Social Explorer includes a wide range of demographic, economic, social, environmental, and thematic datasets. When a user submits a question, the AI Assistant automatically selects the dataset that can produce the most accurate, complete, and reliable answer. This decision is based on geographic requirements, variable availability, time coverage, and methodological consistency.
How the AI Selects a Dataset
The AI first evaluates the geographic level requested. Some datasets support only certain geographies. For example, ACS 1-year estimates are available only for larger populations, while ACS 5-year estimates support all geographic levels, including census tracts and block groups. For small or detailed areas, the AI selects datasets that provide full coverage.

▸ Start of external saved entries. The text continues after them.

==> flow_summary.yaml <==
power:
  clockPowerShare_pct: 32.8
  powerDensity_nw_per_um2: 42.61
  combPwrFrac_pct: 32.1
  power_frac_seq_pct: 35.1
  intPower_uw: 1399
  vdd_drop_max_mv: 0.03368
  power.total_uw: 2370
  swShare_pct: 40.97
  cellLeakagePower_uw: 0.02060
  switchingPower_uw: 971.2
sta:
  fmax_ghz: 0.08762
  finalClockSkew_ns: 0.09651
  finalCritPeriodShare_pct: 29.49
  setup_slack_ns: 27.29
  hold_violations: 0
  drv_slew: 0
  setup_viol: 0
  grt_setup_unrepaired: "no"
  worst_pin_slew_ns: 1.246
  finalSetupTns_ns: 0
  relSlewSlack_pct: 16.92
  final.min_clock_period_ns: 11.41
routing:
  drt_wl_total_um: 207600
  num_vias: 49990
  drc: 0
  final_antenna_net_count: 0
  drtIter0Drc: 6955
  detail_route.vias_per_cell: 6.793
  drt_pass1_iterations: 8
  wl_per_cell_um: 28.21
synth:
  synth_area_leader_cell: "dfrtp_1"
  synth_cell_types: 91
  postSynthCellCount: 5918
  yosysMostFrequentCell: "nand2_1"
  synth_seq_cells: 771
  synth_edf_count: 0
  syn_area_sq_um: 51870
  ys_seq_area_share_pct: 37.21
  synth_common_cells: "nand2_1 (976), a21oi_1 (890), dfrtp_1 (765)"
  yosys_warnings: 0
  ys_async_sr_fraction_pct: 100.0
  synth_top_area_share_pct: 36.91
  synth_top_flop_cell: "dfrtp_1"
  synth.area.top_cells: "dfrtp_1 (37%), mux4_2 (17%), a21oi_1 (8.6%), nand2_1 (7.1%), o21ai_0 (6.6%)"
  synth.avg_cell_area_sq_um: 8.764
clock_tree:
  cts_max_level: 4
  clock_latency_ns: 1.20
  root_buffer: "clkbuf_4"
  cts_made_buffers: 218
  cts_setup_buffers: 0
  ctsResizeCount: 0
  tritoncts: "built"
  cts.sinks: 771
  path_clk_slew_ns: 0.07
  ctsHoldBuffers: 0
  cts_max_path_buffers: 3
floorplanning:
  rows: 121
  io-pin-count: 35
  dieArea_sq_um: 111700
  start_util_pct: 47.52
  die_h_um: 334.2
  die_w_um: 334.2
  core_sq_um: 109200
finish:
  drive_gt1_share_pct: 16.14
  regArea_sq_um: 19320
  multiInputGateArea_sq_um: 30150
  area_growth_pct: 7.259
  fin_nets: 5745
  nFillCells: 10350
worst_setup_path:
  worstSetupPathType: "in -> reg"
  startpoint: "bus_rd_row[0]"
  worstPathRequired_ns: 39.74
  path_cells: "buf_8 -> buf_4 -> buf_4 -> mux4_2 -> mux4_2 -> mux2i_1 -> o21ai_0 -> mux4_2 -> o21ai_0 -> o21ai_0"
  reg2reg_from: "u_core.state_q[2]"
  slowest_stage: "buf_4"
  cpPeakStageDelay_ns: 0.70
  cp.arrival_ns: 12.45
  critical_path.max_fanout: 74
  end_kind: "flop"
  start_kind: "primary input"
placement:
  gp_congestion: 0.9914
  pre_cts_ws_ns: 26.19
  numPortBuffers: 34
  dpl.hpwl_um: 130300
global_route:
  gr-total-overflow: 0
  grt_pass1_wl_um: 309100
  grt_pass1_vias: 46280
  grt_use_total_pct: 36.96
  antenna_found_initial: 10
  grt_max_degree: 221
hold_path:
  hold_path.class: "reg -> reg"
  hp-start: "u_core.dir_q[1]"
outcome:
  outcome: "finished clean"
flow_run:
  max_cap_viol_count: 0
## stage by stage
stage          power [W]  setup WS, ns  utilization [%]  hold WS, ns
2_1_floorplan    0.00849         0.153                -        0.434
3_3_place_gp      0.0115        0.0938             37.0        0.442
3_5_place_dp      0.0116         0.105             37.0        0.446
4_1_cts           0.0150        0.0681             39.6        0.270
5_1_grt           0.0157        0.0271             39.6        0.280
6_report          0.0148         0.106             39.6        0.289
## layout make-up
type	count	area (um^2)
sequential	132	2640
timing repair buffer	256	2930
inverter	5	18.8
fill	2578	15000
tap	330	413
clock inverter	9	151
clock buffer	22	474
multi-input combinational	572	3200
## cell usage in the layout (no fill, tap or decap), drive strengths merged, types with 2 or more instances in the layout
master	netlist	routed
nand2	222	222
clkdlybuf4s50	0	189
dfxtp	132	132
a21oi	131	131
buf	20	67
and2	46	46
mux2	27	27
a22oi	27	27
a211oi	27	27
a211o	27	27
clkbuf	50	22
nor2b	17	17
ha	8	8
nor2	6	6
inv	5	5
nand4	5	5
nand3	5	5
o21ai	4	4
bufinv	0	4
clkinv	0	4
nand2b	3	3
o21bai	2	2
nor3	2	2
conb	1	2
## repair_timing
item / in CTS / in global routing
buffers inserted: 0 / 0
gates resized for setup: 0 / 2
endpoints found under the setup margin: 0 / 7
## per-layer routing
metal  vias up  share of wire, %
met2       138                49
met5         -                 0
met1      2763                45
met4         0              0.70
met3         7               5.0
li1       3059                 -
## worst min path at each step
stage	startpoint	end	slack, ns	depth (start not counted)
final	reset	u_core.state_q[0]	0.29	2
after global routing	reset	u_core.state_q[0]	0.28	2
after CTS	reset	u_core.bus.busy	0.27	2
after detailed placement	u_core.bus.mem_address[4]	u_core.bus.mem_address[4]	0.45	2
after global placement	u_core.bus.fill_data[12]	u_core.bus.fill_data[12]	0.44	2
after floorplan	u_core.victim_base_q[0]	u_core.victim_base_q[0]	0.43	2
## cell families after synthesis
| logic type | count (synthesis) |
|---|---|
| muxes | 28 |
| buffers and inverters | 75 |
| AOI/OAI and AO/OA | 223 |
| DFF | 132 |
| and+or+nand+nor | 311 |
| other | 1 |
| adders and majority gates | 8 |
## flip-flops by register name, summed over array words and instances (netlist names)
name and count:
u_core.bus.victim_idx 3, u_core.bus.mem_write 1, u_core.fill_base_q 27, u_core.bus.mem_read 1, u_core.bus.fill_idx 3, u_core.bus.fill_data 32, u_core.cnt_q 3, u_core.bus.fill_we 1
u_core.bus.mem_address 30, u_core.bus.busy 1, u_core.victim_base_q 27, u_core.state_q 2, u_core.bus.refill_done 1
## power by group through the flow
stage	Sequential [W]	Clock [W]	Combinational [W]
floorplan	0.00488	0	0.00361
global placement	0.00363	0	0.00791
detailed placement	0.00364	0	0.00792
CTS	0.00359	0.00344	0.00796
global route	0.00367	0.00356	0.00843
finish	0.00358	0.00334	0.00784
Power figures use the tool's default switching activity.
$ cat config.mk
export PLATFORM = sky130hd
export DESIGN_NAME = fft_twiddle_sequencer_flat
export DESIGN_NICKNAME = d
export VERILOG_FILES = /design/src/rtl/fft_twiddle_sequencer_if.sv /design/src/rtl/fft_twiddle_sequencer.sv /design/src/flat_wrapper.sv
export SDC_FILE = /design/constraint.sdc
export NUM_CORES = 1
export LEC_CHECK = 0
export ABC_AREA = 0
export BUFFER_PORTS_ARGS = -buffer_cell sky130_fd_sc_hd__buf_2
export CAP_MARGIN = 20
export CELL_PAD_IN_SITES_DETAIL_PLACEMENT = 1
export CELL_PAD_IN_SITES_GLOBAL_PLACEMENT = 1
export CORE_MARGIN = 10
export CORE_UTILIZATION = 40
export CTS_CLUSTER_SIZE = 14
export DETAILED_ROUTE_END_ITERATION = 10
export PLACE_DENSITY_LB_ADDON = 0.1
export SLEW_MARGIN = 20
export SYNTH_ARGS = -nofsm -noshare
export SYNTH_HDL_FRONTEND = slang
export SYNTH_SLANG_ARGS = --single-unit
$ cat constraint.sdc
create_clock -name clock -period 6.54 [get_ports clock]
set_clock_uncertainty 0.05 [all_clocks]
set_input_delay 0 -clock clock [delete_from_list [all_inputs] [get_ports clock]]
set_output_delay 0 -clock clock [all_outputs]
set_load 0.01 [all_outputs]
$ cat src/rtl/fft_twiddle_sequencer_if.sv
// Twiddle stream bundle between the sequencer (master) and the butterfly datapath (slave).
interface fft_twiddle_sequencer_if #(
    parameter int ADDR_W = 3,
    parameter int DATA_W = 8,
    parameter int IDX_W  = 4
);
    logic [DATA_W-1:0] tw_re;
    logic [DATA_W-1:0] tw_im;
    logic [IDX_W-1:0]  tw_idx;
    logic [ADDR_W-1:0] tw_stage;
    logic              tw_valid;
    logic              tw_ready;
    logic              tw_last;

    modport master (
        output tw_re, tw_im, tw_idx, tw_stage, tw_valid, tw_last,
        input  tw_ready
    );

    modport slave (
        input  tw_re, tw_im, tw_idx, tw_stage, tw_valid, tw_last,
        output tw_ready
    );
endinterface
--- src/rtl/irrigation_sequencer.sv ---
`default_nettype none
// ============================================================================
// Module     : irrigation_sequencer
// Description: Clocked valve sequencer for the irrigation tank. It debounces
//              the sensors, holds minimum on-times, switches the valves
//              break-before-make and latches faults. The optional manual
//              override is built when MANUAL_OVERRIDE_EN is defined.
// Revision   : 1.0 - initial release
// ============================================================================
module irrigation_sequencer #(
    parameter int DEBOUNCE_CYCLES = 4,
    parameter int MIN_ON_CYCLES   = 16,
    parameter int SETTLE_CYCLES   = 2,
    parameter int FILL_TIMEOUT    = 64
) (
    input  logic       clk,
    input  logic       rst_n,
    input  logic       H,
    input  logic       M,
    input  logic       L,
    input  logic       Us,
    input  logic       Ua,
    input  logic       T,
`ifdef MANUAL_OVERRIDE_EN
    input  logic       Man,
    input  logic       ManSpray,
`endif
    input  logic       FaultClr,
    output logic       Ve,
    output logic       Vs,
    output logic       Bs,
    output logic       Al,
    output logic       Fault,
    output logic [2:0] State
);

`ifdef MANUAL_OVERRIDE_EN
    localparam int c_NUM_SENS = 8;
`else
    localparam int c_NUM_SENS = 6;
`endif
    localparam int c_DB_W   = $clog2(DEBOUNCE_CYCLES + 1);
    localparam int c_ON_W   = $clog2(MIN_ON_CYCLES + 1);
    localparam int c_SET_W  = $clog2(SETTLE_CYCLES + 1);
    localparam int c_FILL_W = $clog2(FILL_TIMEOUT + 1);

    localparam logic [2:0] c_IDLE   = 3'd0;
    localparam logic [2:0] c_SETTLE = 3'd1;
    localparam logic [2:0] c_DRIP   = 3'd2;
    localparam logic [2:0] c_SPRAY  = 3'd3;
    localparam logic [2:0] c_FAULT  = 3'd4;

    localparam logic [1:0] c_D_NONE  = 2'd0;
    localparam logic [1:0] c_D_DRIP  = 2'd1;
    localparam logic [1:0] c_D_SPRAY = 2'd2;

    logic [c_NUM_SENS-1:0] w_raw;
    logic [c_NUM_SENS-1:0] w_deb;

`ifdef MANUAL_OVERRIDE_EN
    assign w_raw = {ManSpray, Man, T, Ua, Us, L, M, H};
`else
    assign w_raw = {T, Ua, Us, L, M, H};
`endif

    // Debounced value follows the synchroniser only after a full run of
    // differing samples; any sample equal to the current value restarts it.
    for (genvar gi = 0; gi < c_NUM_SENS; gi++) begin : g_sens
        logic              r_meta;
        logic              r_sync;
        logic              r_deb;
        logic [c_DB_W-1:0] r_cnt;

        always_ff @(posedge clk or negedge rst_n) begin
            if (!rst_n) begin
                r_meta <= 1'b0;
                r_sync <= 1'b0;
                r_deb  <= 1'b0;
                r_cnt  <= '0;
            end else begin
                r_meta <= w_raw[gi];
                r_sync <= r_meta;
                if (r_sync == r_deb) begin
                    r_cnt <= '0;
                end else if (r_cnt == c_DB_W'(DEBOUNCE_CYCLES - 1)) begin
                    r_deb <= r_sync;
                    r_cnt <= '0;
                end else begin
                    r_cnt <= r_cnt + c_DB_W'(1);
                end
            end
        end

        assign w_deb[gi] = r_deb;
    end

    logic w_h, w_m, w_l, w_us, w_ua, w_t;
    assign w_h  = w_deb[0];
    assign w_m  = w_deb[1];
    assign w_l  = w_deb[2];
    assign w_us = w_deb[3];
    assign w_ua = w_deb[4];
    assign w_t  = w_deb[5];

    logic w_vazio, w_baixo, w_medio, w_cheio, w_erro, w_waterOk;
    assign w_vazio   = ~w_h & ~w_m & ~w_l;
    assign w_baixo   = ~w_h & ~w_m &  w_l;
    assign w_medio   = ~w_h &  w_m &  w_l;
    assign w_cheio   =  w_h &  w_m &  w_l;
    assign w_erro    = (w_m & ~w_l) | (w_h & ~w_m);
    assign w_waterOk = ~w_vazio & ~w_erro;

    logic [1:0] w_levelCode;
    assign w_levelCode = w_cheio ? 2'd3 : w_medio ? 2'd2 : w_baixo ? 2'd1 : 2'd0;

    logic [1:0] w_demand;
    always_comb begin
        w_demand = c_D_NONE;
`ifdef MANUAL_OVERRIDE_EN
        if (w_deb[6])
            w_demand = w_deb[7] ? c_D_SPRAY : c_D_DRIP;
        else
`endif
        if (!w_us) begin
            if (!w_ua)
                w_demand = c_D_SPRAY;
            else if (w_t | w_baixo)
                w_demand = c_D_DRIP;
            else
                w_demand = c_D_SPRAY;
        end
    end

    logic [2:0]          r_state;
    logic                r_ve, r_vs, r_bs, r_al, r_fault;
    logic [1:0]          r_prevLevel;
    logic [c_FILL_W-1:0] r_fillCnt;
    logic [c_SET_W-1:0]  r_settleCnt;
    logic [c_ON_W-1:0]   r_onCnt;

    logic w_levelUp, w_fillTimeout, w_minDone, w_settleDone;
    assign w_levelUp     = w_levelCode > r_prevLevel;
    assign w_fillTimeout = r_ve & ~w_levelUp & (r_fillCnt == c_FILL_W'(FILL_TIMEOUT - 1));
    assign w_minDone     = r_onCnt == c_ON_W'(MIN_ON_CYCLES - 1);
    assign w_settleDone  = r_settleCnt == c_SET_W'(SETTLE_CYCLES - 1);

    logic [2:0] w_next;
    always_comb begin
        w_next = r_state;
        case (r_state)
            c_IDLE: begin
                if (w_erro || w_fillTimeout)
                    w_next = c_FAULT;
                else if (w_demand != c_D_NONE && w_waterOk)
                    w_next = c_SETTLE;
            end
            c_SETTLE: begin
                if (w_erro || w_fillTimeout)
                    w_next = c_FAULT;
                else if (w_demand == c_D_NONE || !w_waterOk)
                    w_next = c_IDLE;
                else if (w_settleDone)
                    w_next = (w_demand == c_D_SPRAY) ? c_SPRAY : c_DRIP;
            end
            c_DRIP, c_SPRAY: begin
                if (w_erro || w_fillTimeout)
                    w_next = c_FAULT;
                else if (w_vazio)
                    w_next = c_IDLE;
                else if (w_minDone &&
                         w_demand != ((r_state == c_DRIP) ? c_D_DRIP : c_D_SPRAY))
                    w_next = (w_demand == c_D_NONE) ? c_IDLE : c_SETTLE;
            end
            c_FAULT: begin
                if (FaultClr && !w_erro)
                    w_next = c_IDLE;
            end
            default: w_next = c_IDLE;
        endcase
    end

    // Inlet hysteresis: open when low, close when full, keep value at mid.
    logic w_veNext;
    always_comb begin
        w_veNext = r_ve;
        if (w_next == c_FAULT || w_erro)
            w_veNext = 1'b0;
        else if (w_vazio || w_baixo)
            w_veNext = 1'b1;
        else if (w_cheio)
            w_veNext = 1'b0;
    end

    always_ff @(posedge clk or negedge rst_n) begin
        if (!rst_n) begin
            r_state     <= c_IDLE;
            r_ve        <= 1'b0;
            r_vs        <= 1'b0;
            r_bs        <= 1'b0;
            r_al        <= 1'b0;
            r_fault     <= 1'b0;
            r_prevLevel <= 2'd0;
            r_fillCnt   <= '0;
            r_settleCnt <= '0;
            r_onCnt     <= '0;
        end else begin
            r_state     <= w_next;
            r_vs        <= (w_next == c_DRIP);
            r_bs        <= (w_next == c_SPRAY);
            r_fault     <= (w_next == c_FAULT);
            r_al        <= (w_next == c_FAULT) | w_vazio | w_baixo;
            r_ve        <= w_veNext;
            r_prevLevel <= w_levelCode;

            if (!r_ve || w_levelUp || w_next == c_FAULT)
                r_fillCnt <= '0;
            else
                r_fillCnt <= r_fillCnt + c_FILL_W'(1);

            if (r_state == c_SETTLE && w_next == c_SETTLE)
                r_settleCnt <= r_settleCnt + c_SET_W'(1);
            else
                r_settleCnt <= '0;

            if (w_next == r_state && (r_state == c_DRIP || r_state == c_SPRAY)) begin
                if (!w_minDone)
                    r_onCnt <= r_onCnt + c_ON_W'(1);
            end else begin
                r_onCnt <= '0;
            end
        end
    end

    assign Ve    = r_ve;
    assign Vs    = r_vs;
    assign Bs    = r_bs;
    assign Al    = r_al;
    assign Fault = r_fault;
    assign State = r_state;

endmodule
`default_nettype wire
<file path="config.mk">
export PLATFORM = sky130hd
export DESIGN_NAME = door_access_controller_flat
export DESIGN_NICKNAME = d
export VERILOG_FILES = /design/src/rtl/door_access_if.sv /design/src/rtl/door_access_controller.sv /design/src/flat_wrapper.sv
export SDC_FILE = /design/constraint.sdc
export NUM_CORES = 1
export LEC_CHECK = 0
export CORE_ASPECT_RATIO = 0.8
export CORE_MARGIN = 2
export CORE_UTILIZATION = 48
export DETAILED_ROUTE_END_ITERATION = 8
export HOLD_SLACK_MARGIN = 0.06
export PLACE_DENSITY = 0.81
export SKIP_LAST_GASP = 1
export SYNTH_ARGS = -nofsm -noshare
export SYNTH_HDL_FRONTEND = slang
export SYNTH_SLANG_ARGS = --single-unit
export TNS_END_PERCENT = 50
</file>
<file path="constraint.sdc">
create_clock -name clk -period 2 [get_ports clk]
set_clock_uncertainty 0.1 [all_clocks]
set_input_delay 0.2 -clock clk [delete_from_list [all_inputs] [get_ports clk]]
set_output_delay 0.2 -clock clk [all_outputs]
set_load 0.02 [all_outputs]
</file>
`config.mk`:
```
export PLATFORM = sky130hd
export DESIGN_NAME = conv3x3_stream_flat
export DESIGN_NICKNAME = d
export VERILOG_FILES = /design/src/rtl/conv3x3_stream_if.sv /design/src/rtl/conv3x3_stream.sv /design/src/flat_wrapper.sv
export SDC_FILE = /design/constraint.sdc
export NUM_CORES = 2
export LEC_CHECK = 0
export ABC_CLOCK_PERIOD_IN_PS = 10640
export CAP_MARGIN = 20
export CORE_ASPECT_RATIO = 1.25
export CORE_MARGIN = 2
export CORE_UTILIZATION = 35
export DETAILED_ROUTE_END_ITERATION = 6
export HOLD_SLACK_MARGIN = 0.15
export PLACE_DENSITY_LB_ADDON = 0.3
export SYNTH_ARGS = -nofsm -noshare
export SYNTH_HDL_FRONTEND = slang
export SYNTH_SLANG_ARGS = --single-unit
```
`constraint.sdc`:
```
create_clock -name clk -period 10.64 [get_ports clk]
set_input_delay 3.192 -clock clk [delete_from_list [all_inputs] [get_ports clk]]
set_output_delay 3.192 -clock clk [all_outputs]
set_load 0.1 [all_outputs]
```
`src/rtl/conv3x3_stream_if.sv`:
```
// Stream, coefficient and frame-control signals of the 3x3 convolution engine.
// master drives pixels, coefficients and start, and consumes results.
// slave is the engine.
interface conv3x3_stream_if #(
  parameter int DATA_W = 8,
  parameter int COEF_W = 8,
  parameter int ACC_W  = 20
);
  logic                     coef_wr;
  logic [3:0]               coef_addr;
  logic signed [COEF_W-1:0] coef_data;
  logic                     start;
  logic                     pix_valid;
  logic [DATA_W-1:0]        pix_in;
  logic                     pix_ready;
  logic                     out_valid;
  logic signed [ACC_W-1:0]  out_data;
  logic                     out_ready;
  logic                     busy;
  logic                     done;

  modport master (
    output coef_wr, coef_addr, coef_data, start, pix_valid, pix_in, out_ready,
    input  pix_ready, out_valid, out_data, busy, done
  );

  modport slave (
    input  coef_wr, coef_addr, coef_data, start, pix_valid, pix_in, out_ready,
    output pix_ready, out_valid, out_data, busy, done
  );
endinterface

```
`src/rtl/conv3x3_stream.sv`:
```
// Streaming 3x3 valid convolution over a raster-order image.
// Two line buffers plus a 3x3 window feed a nine-tap MAC.  One output
// register with valid/ready; optional ReLU clamp on the result.
//
//   state | meaning
//   IDLE  | coefficients writable, waiting for start
//   RUN   | accepting pixels, emitting one result per full window
//   DRAIN | all pixels in, waiting for the last result to leave
module conv3x3_stream #(
  parameter int DATA_W = 8,
  parameter int COEF_W = 8,
  parameter int IMG_W  = 8,
  parameter int IMG_H  = 8,
  parameter int ACC_W  = 20,
  parameter bit RELU   = 1'b1
) (
  input  logic            clk,
  input  logic            rst,
  conv3x3_stream_if.slave sif
);
  localparam int PW = DATA_W + COEF_W + 1;
  localparam int CW = $clog2(IMG_W);
  localparam int RW = $clog2(IMG_H);

  typedef enum logic [1:0] {IDLE, RUN, DRAIN} state_t;

  state_t state_q, state_d;
  logic   done_q, done_d;

  logic [CW-1:0] col_q;
  logic [RW-1:0] row_q;

  logic signed [COEF_W-1:0] coef_q [9];
  // lb_top holds row r-2, lb_mid holds row r-1, both indexed by column
  logic [DATA_W-1:0] lb_top [IMG_W];
  logic [DATA_W-1:0] lb_mid [IMG_W];
  logic [DATA_W-1:0] win_q [3][3];
  logic [DATA_W-1:0] win_n [3][3];

  logic pix_rdy, accept, last_pix, win_full;
  logic ov_q;
  logic signed [ACC_W-1:0] od_q, acc, res;
  logic signed [PW-1:0] px, cf, prod;

  assign pix_rdy  = (state_q == RUN) && (!ov_q || sif.out_ready);
  assign accept   = sif.pix_valid && pix_rdy;
  assign last_pix = (row_q == RW'(IMG_H - 1)) && (col_q == CW'(IMG_W - 1));
  assign win_full = (row_q >= RW'(2)) && (col_q >= CW'(2));

  assign sif.pix_ready = pix_rdy;
  assign sif.out_valid = ov_q;
  assign sif.out_data  = od_q;
  assign sif.busy      = (state_q != IDLE);
  assign sif.done      = done_q;

  // state and done-pulse registers
  always_ff @(posedge clk) begin
    if (rst) begin
      state_q <= IDLE;
      done_q  <= 1'b0;
    end else begin
      state_q <= state_d;
      done_q  <= done_d;
    end
  end

  // next-state logic; done is registered so it lines up with the return to IDLE
  always_comb begin
    state_d = state_q;
    done_d  = 1'b0;
    unique case (state_q)
      IDLE:    if (sif.start) state_d = RUN;
      RUN:     if (accept && last_pix) state_d = DRAIN;
      DRAIN:   if (!ov_q || sif.out_ready) begin
                 state_d = IDLE;
                 done_d  = 1'b1;
               end
      default: state_d = IDLE;
    endcase
  end

  // raster position of the next pixel to be accepted
  always_ff @(posedge clk) begin
    if (rst) begin
      col_q <= '0;
      row_q <= '0;
    end else if (state_q == IDLE && sif.start) begin
      col_q <= '0;
      row_q <= '0;
    end else if (accept) begin
      if (col_q == CW'(IMG_W - 1)) begin
        col_q <= '0;
        row_q <= row_q + RW'(1);
      end else begin
        col_q <= col_q + CW'(1);
      end
    end
  end

  // coefficient registers, writable only while idle; addresses above 8 are dropped
  always_ff @(posedge clk) begin
    if (rst) begin
      for (int k = 0; k < 9; k++) coef_q[k] <= '0;
    end else if (state_q == IDLE && sif.coef_wr && sif.coef_addr <= 4'd8) begin
      coef_q[sif.coef_addr] <= sif.coef_data;
    end
  end

  // window after this accept: shift left, new column from line buffers and input
  always_comb begin
    for (int i = 0; i < 3; i++) begin
      win_n[i][0] = win_q[i][1];
      win_n[i][1] = win_q[i][2];
    end
    win_n[0][2] = lb_top[col_q];
    win_n[1][2] = lb_mid[col_q];
    win_n[2][2] = sif.pix_in;
  end

  // line buffers and window advance on every accept
  always_ff @(posedge clk) begin
    if (rst) begin
      for (int k = 0; k < IMG_W; k++) begin
        lb_top[k] <= '0;
        lb_mid[k] <= '0;
      end
      for (int i = 0; i < 3; i++)
        for (int j = 0; j < 3; j++) win_q[i][j] <= '0;
    end else if (accept) begin
      lb_top[col_q] <= lb_mid[col_q];
      lb_mid[col_q] <= sif.pix_in;
      win_q <= win_n;
    end
  end

  // nine-tap MAC on the post-shift window; pixels are unsigned so zero-extend
  always_comb begin
    acc  = '0;
    px   = '0;
    cf   = '0;
    prod = '0;
    for (int i = 0; i < 3; i++) begin
      for (int j = 0; j < 3; j++) begin
        px   = {{(COEF_W + 1){1'b0}}, win_n[i][j]};
        cf   = {{(DATA_W + 1){coef_q[3*i+j][COEF_W-1]}}, coef_q[3*i+j]};
        prod = px * cf;
        acc  = acc + {{(ACC_W - PW){prod[PW-1]}}, prod};
      end
    end
    if (RELU && acc < 0) res = '0;
    else                 res = acc;
  end

  // single result register; a reload in the same cycle as a handshake keeps valid up
  always_ff @(posedge clk) begin
    if (rst) begin
      ov_q <= 1'b0;
      od_q <= '0;
    end else if (accept && win_full) begin
      ov_q <= 1'b1;
      od_q <= res;
    end else if (sif.out_ready) begin
      ov_q <= 1'b0;
    end
  end
endmodule

```
`src/flat_wrapper.sv`:
```
// flat-port wrapper written by rule: the top's interface ports become plain ports
module conv3x3_stream_flat 
#(
  parameter int DATA_W = 8,
  parameter int COEF_W = 8,
  parameter int IMG_W  = 8,
  parameter int IMG_H  = 8,
  parameter int ACC_W  = 20,
  parameter bit RELU   = 1'b1
)
  (clk, rst, sif_coef_wr, sif_coef_addr, sif_coef_data, sif_start, sif_pix_valid, sif_pix_in, sif_out_ready, sif_pix_ready, sif_out_valid, sif_out_data, sif_busy, sif_done);
  conv3x3_stream_if #(.DATA_W(DATA_W), .COEF_W(COEF_W), .ACC_W(ACC_W)) sif_i ();
  input  logic clk;
  input  logic rst;
  input wire logic [$bits(sif_i.coef_wr)-1:0] sif_coef_wr;
  input wire logic [$bits(sif_i.coef_addr)-1:0] sif_coef_addr;
  input wire logic [$bits(sif_i.coef_data)-1:0] sif_coef_data;
  input wire logic [$bits(sif_i.start)-1:0] sif_start;
  input wire logic [$bits(sif_i.pix_valid)-1:0] sif_pix_valid;
  input wire logic [$bits(sif_i.pix_in)-1:0] sif_pix_in;
  input wire logic [$bits(sif_i.out_ready)-1:0] sif_out_ready;
  output wire logic [$bits(sif_i.pix_ready)-1:0] sif_pix_ready;
  output wire logic [$bits(sif_i.out_valid)-1:0] sif_out_valid;
  output wire logic [$bits(sif_i.out_data)-1:0] sif_out_data;
  output wire logic [$bits(sif_i.busy)-1:0] sif_busy;
  output wire logic [$bits(sif_i.done)-1:0] sif_done;
  assign sif_i.coef_wr = sif_coef_wr;
  assign sif_i.coef_addr = sif_coef_addr;
  assign sif_i.coef_data = sif_coef_data;
  assign sif_i.start = sif_start;
  assign sif_i.pix_valid = sif_pix_valid;
  assign sif_i.pix_in = sif_pix_in;
  assign sif_i.out_ready = sif_out_ready;
  assign sif_pix_ready = sif_i.pix_ready;
  assign sif_out_valid = sif_i.out_valid;
  assign sif_out_data = sif_i.out_data;
  assign sif_busy = sif_i.busy;
  assign sif_done = sif_i.done;
  conv3x3_stream #(.DATA_W(DATA_W), .COEF_W(COEF_W), .IMG_W(IMG_W), .IMG_H(IMG_H), .ACC_W(ACC_W), .RELU(RELU)) u_core (.clk(clk), .rst(rst), .sif(sif_i));
endmodule
```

Next, the AI checks which datasets contain the required variables. Many variables exist only in specific tables or only for certain years. If a variable is not available in a 1-year dataset, the AI automatically switches to a 5-year dataset or another appropriate source.
If a year or multi-year comparison is requested, the AI selects datasets that support compatible timeframes and survey methodologies to ensure valid comparisons. For non-ACS topics such as crime, health, or environmental data, the AI selects relevant datasets from the broader Social Explorer Data Library.
Examples of Dataset Selection
If a user asks for the population of Miami in 2020, the AI selects ACS 2020 5-year estimates for full city coverage. If a user compares median income between Los Angeles and New York in 2022, the AI uses the ACS 2022 1-year estimates when both cities qualify. For median income by census tract in Cook County, the AI selects ACS 5-year estimates because tract-level data is not available in 1-year datasets.
Fallback Logic and Transparency
When the initially selected dataset cannot fulfill the request, the AI applies fallback rules. This may include switching from 1-year to 5-year data, adjusting the geographic level, selecting an alternative variable, or explaining why the request cannot be completed.
Every AI response includes a Sources panel showing the dataset, table, variables, geography, and relevant methodology notes. This ensures complete transparency, allowing users to understand and verify how the dataset was selected.